Montag, 22. Februar 2016

#BloggerAlphabet - D wie Design




Form follows function - so lässt sich das neue Thema im Bloggeralphabet  für mich in drei Worten zusammen fassen.

Sprich, ein Internetauftritt muss für mich in erster Linie gut funktionieren und erst in zweiter Linie gut aussehen, denn was nutzen mir die schönsten hochauflösenden Grafiken und Seitenelemente, wenn ich die Beiträge nicht flüssig lesen oder bequem durch die Kategorien navigieren kann? Ein paar grundsätzliche Dinge versuche ich daher zu berücksichtigen, wenn ich an meinem Blog schraube:

1. Hintergrund- und Textfarbe

Blogs oder Webseiten mit hellem Text auf dunklem Hintergrund strengen mich beim Lesen total an, was dazu führt, dass ich sie entweder gar nicht lese oder aber nur über mein Reader-App Feedly, das Inhalte in generischer Form ohne individuelles Design abbildet. Da ich weiß, dass es auch Menschen gibt, die bedingt durch Sehschwächen einen starken Kontrast zwischen Text und Hintergrund brauchen, erscheinen meine Texte in dunkelbrauner Schrift auf weißem Hintergrund.


2. Blogger-Template

Ich nutze eine der voreingestellten Vorlagen von Blogger und habe sie mir nach meinen eigenen Vorstellungen angepasst. Über Farben, Schriftart, Spaltenbreite, Navigationsleistendesign, etc. lässt sich auch aus einer einfachen Vorlage viel rausholen, und ich habe dennoch die Sicherheit, dass alles innerhalb der Blogger-Plattform kompatibel bleibt.
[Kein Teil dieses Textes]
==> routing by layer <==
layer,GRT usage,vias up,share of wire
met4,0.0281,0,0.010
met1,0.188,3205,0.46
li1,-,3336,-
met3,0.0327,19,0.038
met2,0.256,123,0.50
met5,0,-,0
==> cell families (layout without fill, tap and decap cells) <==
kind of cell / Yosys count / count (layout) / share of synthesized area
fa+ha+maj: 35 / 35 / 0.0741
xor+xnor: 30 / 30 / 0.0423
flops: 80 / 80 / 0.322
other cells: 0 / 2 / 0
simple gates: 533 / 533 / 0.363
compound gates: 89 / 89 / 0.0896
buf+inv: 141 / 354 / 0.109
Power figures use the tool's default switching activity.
===== config.mk =====
export PLATFORM = sky130hd
export DESIGN_NAME = ps2_rx_frame
export DESIGN_NICKNAME = d
export VERILOG_FILES = /design/src/rtl/ps2_pkg.sv /design/src/rtl/ps2_edge_filter.sv /design/src/rtl/ps2_rx_frame.sv
export SDC_FILE = /design/constraint.sdc
export NUM_CORES = 1
export LEC_CHECK = 0
export ABC_AREA = 1
export CORE_MARGIN = 2
export CORE_UTILIZATION = 59
export DETAILED_ROUTE_END_ITERATION = 16
export GPL_ROUTABILITY_DRIVEN = 0
export PLACE_DENSITY_LB_ADDON = 0.3
export RECOVER_POWER = 25
export SLEW_MARGIN = 20
export SYNTH_ARGS = -nofsm -noshare
export SYNTH_HDL_FRONTEND = slang
export SYNTH_SLANG_ARGS = --single-unit

===== constraint.sdc =====
create_clock -name clkin -period 2.1 [get_ports clkin]
set_input_delay 0.21 -clock clkin [delete_from_list [all_inputs] [get_ports clkin]]
set_output_delay 0.21 -clock clkin [all_outputs]
set_load 0.02 [all_outputs]

===== src/rtl/ps2_pkg.sv =====
// Shared constants, FSM state type and frame helpers for the PS/2 receive path.
package ps2_pkg;

    // Prefix bytes folded into the brk/ext flags.
    localparam logic [7:0] PS2_BRK = 8'hF0;
    localparam logic [7:0] PS2_EXT = 8'hE0;

    // Bit positions inside the captured frame (start bit is not stored).
    localparam int unsigned FRAME_BITS     = 10;
    localparam int unsigned FRAME_DATA_LSB = 0;
    localparam int unsigned FRAME_DATA_MSB = 7;
    localparam int unsigned FRAME_PARITY   = 8;
    localparam int unsigned FRAME_STOP     = 9;

    typedef enum logic [1:0] {
        StIdle,
        StShift,
        StCheck
    } ps2_state_e;

    // Odd parity over data+parity, and a high stop bit.
    function automatic logic frame_ok(input logic [FRAME_BITS-1:0] f);
        return ((^f[FRAME_DATA_MSB:FRAME_DATA_LSB]) ^ f[FRAME_PARITY]) & f[FRAME_STOP];
    endfunction

endpackage


===== src/rtl/ps2_edge_filter.sv =====
// Synchroniser, glitch filter and falling-edge detector for the PS/2 clock pin.
module ps2_edge_filter
    import ps2_pkg::*;
#(
    parameter int unsigned SYNC_STAGES = 2,
    parameter int unsigned FILTER_LEN  = 8
) (
    input  logic clkin,
    input  logic rst,
    input  logic pin_i,
    output logic fe_o
);

    localparam int unsigned CntW = (FILTER_LEN > 1) ? $clog2(FILTER_LEN) : 1;
    localparam logic [CntW-1:0] CntLast = CntW'(FILTER_LEN - 1);

    logic [SYNC_STAGES-1:0] sync_q, sync_d;
    logic [CntW-1:0]        cnt_q, cnt_d;
    logic                   kf_q, kf_d;
    logic                   kf_dly_q, kf_dly_d;
    logic                   fe_q, fe_d;
    logic                   samp;

    assign samp = sync_q[SYNC_STAGES-1];
    assign fe_o = fe_q;

    // Shift the raw pin through the synchroniser chain.
    always_comb begin
        sync_d    = sync_q;
        sync_d[0] = pin_i;
        for (int i = 1; i < SYNC_STAGES; i++) begin
            sync_d[i] = sync_q[i-1];
        end
    end

    // Count consecutive samples that disagree with kf; flip kf once enough have been seen.
    always_comb begin
        cnt_d    = cnt_q;
        kf_d     = kf_q;
        kf_dly_d = kf_q;
        if (samp == kf_q) begin
            cnt_d = '0;
        end else if (cnt_q == CntLast) begin
            kf_d  = samp;
            cnt_d = '0;
        end else begin
            cnt_d = cnt_q + CntW'(1);
        end
        // Registered one cycle after kf falls so fe lands SYNC+FILTER+1 cycles after the pin.
        fe_d = kf_dly_q & ~kf_q;
    end

    // State registers; everything presets to the idle (high) line level.
    always_ff @(posedge clkin) begin
        if (!rst) begin
            sync_q   <= '1;
            cnt_q    <= '0;
            kf_q     <= 1'b1;
            kf_dly_q <= 1'b1;
            fe_q     <= 1'b0;
        end else begin
            sync_q   <= sync_d;
            cnt_q    <= cnt_d;
            kf_q     <= kf_d;
            kf_dly_q <= kf_dly_d;
            fe_q     <= fe_d;
        end
    end

endmodule


===== src/rtl/ps2_rx_frame.sv =====
// PS/2 keyboard frame receiver: shifts in 11-bit frames, checks them, folds F0/E0 prefixes.
module ps2_rx_frame
    import ps2_pkg::*;
#(
    parameter int unsigned SYNC_STAGES = 2,
    parameter int unsigned FILTER_LEN  = 8,
    parameter int unsigned TIMEOUT_CYC = 100000
) (
    input  logic       clkin,
    input  logic       rst,
    input  logic       kbclk,
    input  logic       kbdata,
    output logic [7:0] code,
    output logic       code_vld,
    output logic       brk,
    output logic       ext,
    output logic       err,
    output logic       busy
);

    localparam int unsigned TmoW = $clog2(TIMEOUT_CYC + 1);
    localparam logic [TmoW-1:0] TmoMax = TmoW'(TIMEOUT_CYC);

    logic                   fe;
    logic [SYNC_STAGES-1:0] dsync_q, dsync_d;
    logic                   data_s;

    ps2_state_e             state_q, state_d;
    logic [3:0]             bitcnt_q, bitcnt_d;
    logic [FRAME_BITS-1:0]  frame_q, frame_d;
    logic [TmoW-1:0]        tmo_q, tmo_d;
    logic                   brk_pend_q, brk_pend_d;
    logic                   ext_pend_q, ext_pend_d;
    logic [7:0]             code_q, code_d;
    logic                   brk_q, brk_d;
    logic                   ext_q, ext_d;
    logic                   code_vld_q, code_vld_d;
    logic                   err_q, err_d;
    logic [7:0]             frame_data;

    ps2_edge_filter #(
        .SYNC_STAGES (SYNC_STAGES),
        .FILTER_LEN  (FILTER_LEN)
    ) u_clk_filt (
        .clkin (clkin),
        .rst   (rst),
        .pin_i (kbclk),
        .fe_o  (fe)
    );

    assign data_s     = dsync_q[SYNC_STAGES-1];
    assign frame_data = frame_q[FRAME_DATA_MSB:FRAME_DATA_LSB];

    assign code     = code_q;
    assign code_vld = code_vld_q;
    assign brk      = brk_q;
    assign ext      = ext_q;
    assign err      = err_q;
    assign busy     = (state_q != StIdle);

    // Data pin only needs synchronising; it is stable while the clock is low.
    always_comb begin
        dsync_d    = dsync_q;
        dsync_d[0] = kbdata;
        for (int i = 1; i < SYNC_STAGES; i++) begin
            dsync_d[i] = dsync_q[i-1];
        end
    end

    // Frame FSM: next state, shift register, timeout and decoded outputs.
    always_comb begin
        state_d    = state_q;
        bitcnt_d   = bitcnt_q;
        frame_d    = frame_q;
        tmo_d      = tmo_q;
        brk_pend_d = brk_pend_q;
        ext_pend_d = ext_pend_q;
        code_d     = code_q;
        brk_d      = brk_q;
        ext_d      = ext_q;
        code_vld_d = 1'b0;
        err_d      = 1'b0;

        unique case (state_q)
            StIdle: begin
                tmo_d    = '0;
                bitcnt_d = '0;
                if (fe) begin
                    if (!data_s) begin
                        state_d = StShift;
                    end else begin
                        // False start: line went low with data high.
                        err_d = 1'b1;
                    end
                end
            end

            StShift: begin
                // An fe in the same cycle as the timeout wins.
                if (fe) begin
                    for (int i = 0; i < FRAME_BITS; i++) begin
                        if (bitcnt_q == 4'(i)) begin
                            frame_d[i] = data_s;
                        end
                    end
                    bitcnt_d = bitcnt_q + 4'd1;
                    tmo_d    = '0;
                    if (bitcnt_q == 4'(FRAME_STOP)) begin
                        state_d = StCheck;
                    end
                end else if (tmo_q == TmoMax) begin
                    err_d      = 1'b1;
                    brk_pend_d = 1'b0;
                    ext_pend_d = 1'b0;
                    state_d    = StIdle;
                end else begin
                    tmo_d = tmo_q + TmoW'(1);
                end
            end

            StCheck: begin
                state_d = StIdle;
                if (!frame_ok(frame_q)) begin
                    err_d      = 1'b1;
                    brk_pend_d = 1'b0;
                    ext_pend_d = 1'b0;
                end else if (frame_data == PS2_BRK) begin
                    brk_pend_d = 1'b1;
                end else if (frame_data == PS2_EXT) begin
                    ext_pend_d = 1'b1;
                end else begin
                    code_d     = frame_data;
                    brk_d      = brk_pend_q;
                    ext_d      = ext_pend_q;
                    code_vld_d = 1'b1;
                    brk_pend_d = 1'b0;
                    ext_pend_d = 1'b0;
                end
            end

            default: begin
                state_d = StIdle;
            end
        endcase
    end

    // State and output registers with synchronous active-low reset.
    always_ff @(posedge clkin) begin
        if (!rst) begin
            dsync_q    <= '1;
            state_q    <= StIdle;
            bitcnt_q   <= '0;
            frame_q    <= '0;
            tmo_q      <= '0;
            brk_pend_q <= 1'b0;
            ext_pend_q <= 1'b0;
            code_q     <= '0;
            brk_q      <= 1'b0;
            ext_q      <= 1'b0;
            code_vld_q <= 1'b0;
            err_q      <= 1'b0;
        end else begin
            dsync_q    <= dsync_d;
            state_q    <= state_d;
            bitcnt_q   <= bitcnt_d;
            frame_q    <= frame_d;
            tmo_q      <= tmo_d;
            brk_pend_q <= brk_pend_d;
            ext_pend_q <= ext_pend_d;
            code_q     <= code_d;
            brk_q      <= brk_d;
            ext_q      <= ext_d;
            code_vld_q <= code_vld_d;
            err_q      <= err_d;
        end
    end

endmodule
`config.mk`:
```
export PLATFORM = sky130hd
export DESIGN_NAME = fma_dot_sequencer
export DESIGN_NICKNAME = d
export VERILOG_FILES = /design/src/rtl/fma_seq_pkg.sv /design/src/rtl/operand_buffer.sv /design/src/rtl/fma_dot_sequencer.sv
export SDC_FILE = /design/constraint.sdc
export NUM_CORES = 2
export LEC_CHECK = 0
export ABC_AREA = 1
export CAP_MARGIN = 30
export CORE_MARGIN = 1
export CORE_UTILIZATION = 30
export DETAILED_ROUTE_END_ITERATION = 8
export PLACE_DENSITY = 0.41
export RECOVER_POWER = 50
export SETUP_SLACK_MARGIN = 0.2
export SYNTH_ARGS = -nofsm -noshare
export SYNTH_HDL_FRONTEND = slang
export SYNTH_HIERARCHICAL = 1
export SYNTH_SLANG_ARGS = --single-unit
```
`constraint.sdc`:
```
create_clock -name clk_i -period 3.6 [get_ports clk_i]
set_input_delay 0.54 -clock clk_i [delete_from_list [all_inputs] [get_ports clk_i]]
set_output_delay 0.54 -clock clk_i [all_outputs]
set_load 0.01 [all_outputs]
```
`src/rtl/fma_seq_pkg.sv`:
```
// Shared definitions for the FMA dot-product sequencer: register map,
// STATUS/CTRL bit positions and the sequencer state encoding.
package fma_seq_pkg;

    localparam logic [4:0] REG_CTRL   = 5'h00;
    localparam logic [4:0] REG_STATUS = 5'h04;
    localparam logic [4:0] REG_LEN    = 5'h08;
    localparam logic [4:0] REG_RESULT = 5'h0C;
    localparam logic [4:0] REG_A_PUSH = 5'h10;
    localparam logic [4:0] REG_B_PUSH = 5'h14;
    localparam int         REG_SPAN   = 'h14;

    localparam int CTRL_START = 0;
    localparam int CTRL_CLEAR = 1;

    localparam int STAT_BUSY     = 0;
    localparam int STAT_DONE     = 1;
    localparam int STAT_ERR      = 2;
    localparam int STAT_OVF      = 3;
    localparam int STAT_ACNT_LSB = 8;
    localparam int STAT_BCNT_LSB = 16;

    typedef enum logic [1:0] {
        S_IDLE,
        S_ISSUE,
        S_WAIT,
        S_FIN
    } seq_state_e;

endpackage

```
`src/rtl/operand_buffer.sv`:
```
// Append-only operand store: pushes land at the current count, reads are
// random-access by element index.
module operand_buffer #(
    parameter int XLEN  = 32,
    parameter int DEPTH = 16
) (
    input  logic                       clk_i,
    input  logic                       rst_ni,
    input  logic                       push_i,
    input  logic                       clear_i,
    input  logic [XLEN-1:0]            data_i,
    input  logic [$clog2(DEPTH)-1:0]   rd_idx_i,
    output logic [XLEN-1:0]            rd_data_o,
    output logic [$clog2(DEPTH):0]     cnt_o,
    output logic                       full_o
);
    localparam int IW = $clog2(DEPTH);
    localparam int CW = IW + 1;

    logic [XLEN-1:0] mem [DEPTH];
    logic [CW-1:0]   cnt_q;

    assign cnt_o     = cnt_q;
    assign full_o    = (cnt_q == CW'(DEPTH));
    assign rd_data_o = mem[rd_idx_i];

    always_ff @(posedge clk_i) begin
        if (!rst_ni) begin
            cnt_q <= '0;
        end else if (clear_i) begin
            cnt_q <= '0;
        end else if (push_i && !full_o) begin
            cnt_q <= cnt_q + 1'b1;
        end
    end

    // NOTE: storage is deliberately not reset; cnt_q alone defines which entries are valid.
    always_ff @(posedge clk_i) begin
        if (push_i && !full_o) begin
            mem[cnt_q[IW-1:0]] <= data_i;
        end
    end

endmodule

```
`src/rtl/fma_dot_sequencer.sv`:
```
// Bus-mapped controller that drives an external FMA core one element at a
// time to accumulate the dot product of the A and B operand buffers.
module fma_dot_sequencer
    import fma_seq_pkg::*;
#(
    parameter int              XLEN  = 32,
    parameter logic [XLEN-1:0] BASE  = 32'hC4300000,
    parameter int              DEPTH = 16
) (
    input  logic            clk_i,
    input  logic            rst_ni,
    input  logic            en_i,
    input  logic            we_i,
    input  logic [XLEN-1:0] addr_i,
    input  logic [XLEN-1:0] data_i,
    output logic            ready_o,
    output logic [XLEN-1:0] data_o,
    output logic            fma_a_tvalid_o,
    output logic            fma_b_tvalid_o,
    output logic            fma_c_tvalid_o,
    output logic [XLEN-1:0] fma_a_tdata_o,
    output logic [XLEN-1:0] fma_b_tdata_o,
    output logic [XLEN-1:0] fma_c_tdata_o,
    input  logic            fma_res_tvalid_i,
    input  logic [XLEN-1:0] fma_res_tdata_i
);
    localparam int IW = $clog2(DEPTH);
    localparam int CW = IW + 1;

    seq_state_e      state_q;
    logic [IW-1:0]   idx_q, rd_idx;
    logic [XLEN-1:0] acc_q, result_q, rdata, status;
    logic [7:0]      len_q;
    logic            done_q, err_q, ovf_q, op_valid_q, busy;
    logic            in_win, wr, ctrl_wr, start_req, clear_req, a_push_req, b_push_req;
    logic [4:0]      off;
    logic [XLEN-1:0] a_rd, b_rd;
    logic [CW-1:0]   a_cnt, b_cnt;
    logic            a_full, b_full;

    // Offset arithmetic only needs the low bits once the window check passes.
    assign in_win     = en_i && (addr_i >= BASE) && ((addr_i - BASE) <= XLEN'(REG_SPAN));
    assign off        = addr_i[4:0] - BASE[4:0];
    assign wr         = in_win && we_i;
    assign busy       = (state_q != S_IDLE);
    assign ctrl_wr    = wr && (off == REG_CTRL);
    assign start_req  = ctrl_wr && data_i[CTRL_START];
    assign clear_req  = ctrl_wr && data_i[CTRL_CLEAR] && !busy;
    assign a_push_req = wr && (off == REG_A_PUSH);
    assign b_push_req = wr && (off == REG_B_PUSH);

    // The next element is fetched while waiting so it is ready when the result lands.
    assign rd_idx = (state_q == S_WAIT) ? idx_q + 1'b1 : '0;

    assign fma_a_tvalid_o = op_valid_q;
    assign fma_b_tvalid_o = op_valid_q;
    assign fma_c_tvalid_o = op_valid_q;

    operand_buffer #(.XLEN(XLEN), .DEPTH(DEPTH)) u_buf_a (
        .clk_i, .rst_ni,
        .push_i   (a_push_req && !busy),
        .clear_i  (clear_req),
        .data_i,
        .rd_idx_i (rd_idx),
        .rd_data_o(a_rd),
        .cnt_o    (a_cnt),
        .full_o   (a_full)
    );

    operand_buffer #(.XLEN(XLEN), .DEPTH(DEPTH)) u_buf_b (
        .clk_i, .rst_ni,
        .push_i   (b_push_req && !busy),
        .clear_i  (clear_req),
        .data_i,
        .rd_idx_i (rd_idx),
        .rd_data_o(b_rd),
        .cnt_o    (b_cnt),
        .full_o   (b_full)
    );

    // NOTE: every combinational output gets a default first so no latch is inferred.
    always_comb begin
        status                            = '0;
        status[STAT_BUSY]                 = busy;
        status[STAT_DONE]                 = done_q;
        status[STAT_ERR]                  = err_q;
        status[STAT_OVF]                  = ovf_q;
        status[STAT_ACNT_LSB +: 8]        = 8'(a_cnt);
        status[STAT_BCNT_LSB +: 8]        = 8'(b_cnt);
        rdata = '0;
        case (off)
            REG_STATUS: rdata = status;
            REG_LEN:    rdata = XLEN'(len_q);
            REG_RESULT: rdata = result_q;
            default:    rdata = '0;
        endcase
    end

    // NOTE: state is updated with non-blocking assignments so every register sees pre-edge values.
    always_ff @(posedge clk_i) begin
        if (!rst_ni) begin
            ready_o <= 1'b0;
            data_o  <= '0;
            len_q   <= '0;
            ovf_q   <= 1'b0;
        end else begin
            ready_o <= in_win;
            data_o  <= (in_win && !we_i) ? rdata : '0;
            if (wr && (off == REG_LEN) && !busy) begin
                len_q <= data_i[7:0];
            end
            if (clear_req) begin
                ovf_q <= 1'b0;
            end else if ((a_push_req && (busy || a_full)) || (b_push_req && (busy || b_full))) begin
                ovf_q <= 1'b1;
            end
        end
    end

    always_ff @(posedge clk_i) begin
        if (!rst_ni) begin
            state_q       <= S_IDLE;
            idx_q         <= '0;
            acc_q         <= '0;
            result_q      <= '0;
            done_q        <= 1'b0;
            err_q         <= 1'b0;
            op_valid_q    <= 1'b0;
            fma_a_tdata_o <= '0;
            fma_b_tdata_o <= '0;
            fma_c_tdata_o <= '0;
        end else begin
            case (state_q)
                S_IDLE: begin
                    // CLEAR wins if both command bits arrive in one write.
                    if (clear_req) begin
                        done_q <= 1'b0;
                        err_q  <= 1'b0;
                    end else if (start_req) begin
                        if (len_q > 8'(a_cnt) || len_q > 8'(b_cnt)) begin
                            err_q <= 1'b1;
                        end else if (len_q == 8'd0) begin
                            result_q <= '0;
                            done_q   <= 1'b1;
                        end else begin
                            state_q       <= S_ISSUE;
                            idx_q         <= '0;
                            acc_q         <= '0;
                            done_q        <= 1'b0;
                            err_q         <= 1'b0;
                            op_valid_q    <= 1'b1;
                            fma_a_tdata_o <= a_rd;
                            fma_b_tdata_o <= b_rd;
                            fma_c_tdata_o <= '0;
                        end
                    end
                end
                S_ISSUE: begin
                    op_valid_q <= 1'b0;
                    state_q    <= S_WAIT;
                end
                S_WAIT: begin
                    if (fma_res_tvalid_i) begin
                        acc_q <= fma_res_tdata_i;
                        if (8'(idx_q) == len_q - 8'd1) begin
                            state_q <= S_FIN;
                        end else begin
                            idx_q         <= idx_q + 1'b1;
                            state_q       <= S_ISSUE;
                            op_valid_q    <= 1'b1;
                            fma_a_tdata_o <= a_rd;
                            fma_b_tdata_o <= b_rd;
                            fma_c_tdata_o <= fma_res_tdata_i;
                        end
                    end
                end
                S_FIN: begin
                    result_q <= acc_q;
                    done_q   <= 1'b1;
                    state_q  <= S_IDLE;
                end
                default: state_q <= S_IDLE;
            endcase
        end
    end

endmodule

```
So verlockend ich manches schicke Designer-Template auch finde, das Risiko, dass sie mein Blog träge machen könnten und möglicherweise nicht in jedem Browser oder auf mobilen Geräten gleich gut dargestellt werden, ist mir zu hoch.


3. Widgets - Weniger ist mehr 

Ich habe eine Schwäche für all diese praktischen Kästen, Grafiken und Animationen, die man sich in die Seitenleiste seines Blogs packen kann und muss mich immer beherrschen, zurückhaltend damit zu sein, um mein Blog nicht zu überfrachten. Auch hier gilt für mich: Funktional muss es sein. Ich nutze Widgets, die meinen Besuchern und damit meinem Blog dienen, also die Suchfunktion, das Archiv, beliebte Artikel, letzte Kommentare und Social Media Knöpfe. Erst weiter unten erlaube ich mir allerlei bunte "nice-to-have"s. In der mobilen Ansicht und in Feedreadern ist all der liebevoll gehätschelte Schnickschnack ohnehin nicht zu sehen.


4. Kontinuität / Wiedererkennung 

Veränderungen nehme ich an meinem Blogdesign nur selten und sparsam vor. Ich möchte, dass mich auch Leser, die einige Zeit nicht da waren, gleich an meinem bekannten Design wieder erkennen.


Trotz allem stellt sich mit der Zeit eine gewisse Betriebsblindheit ein, was das eigene Blogdesign betrifft, daher wäre ich erfreut über ein Feedback von euch. Fehlt euch was? Ist was zu viel? 



Was andere Blogger zum Thema Design zu sagen haben, könnt ihr hier nachlesen. Das nächste Thema lautet E wie Emails und gilt ab dem 29. Februar.

// 52 Wochen – 26 Buchstaben – 26 Themen. Alle zwei Wochen stellt Anne auf neontrauma.de ein neues Stichwort in den Raum, das mit dem Bloggen verknüpft ist. //



Follow on Bloglovin


Kommentare:

  1. Nein, mir fehlt nichts bei Dir;-) . Ich finde es gut, dass Du Dir gerade bei der Lesbarkeit der Texte so viele gute Gedanken machst. Blogs, auf denen die Schrift zu stark ins angesagte Grau driftet, die Schrift zu klein oder (zwar hübsch aber) leserunfreundlich ist, mute ich meinen Augen auch nur ungern zu. Zu perfekt sollte das Design für mich übrigens auch nicht sein. Das wirkt eher unpersönlich.
    Liebe Grüße
    Andrea

    AntwortenLöschen
    Antworten
    1. Danke Andrea :) Wir haben ja einen ähnlichen Geschmack beim Blogdesign. Aufgeräumt und schlicht ist zeitlos und wartungsarm, finde ich. Dein neues Logo im Header finde ich übrigens ganz toll. Passt zum klaren Gesamtbild.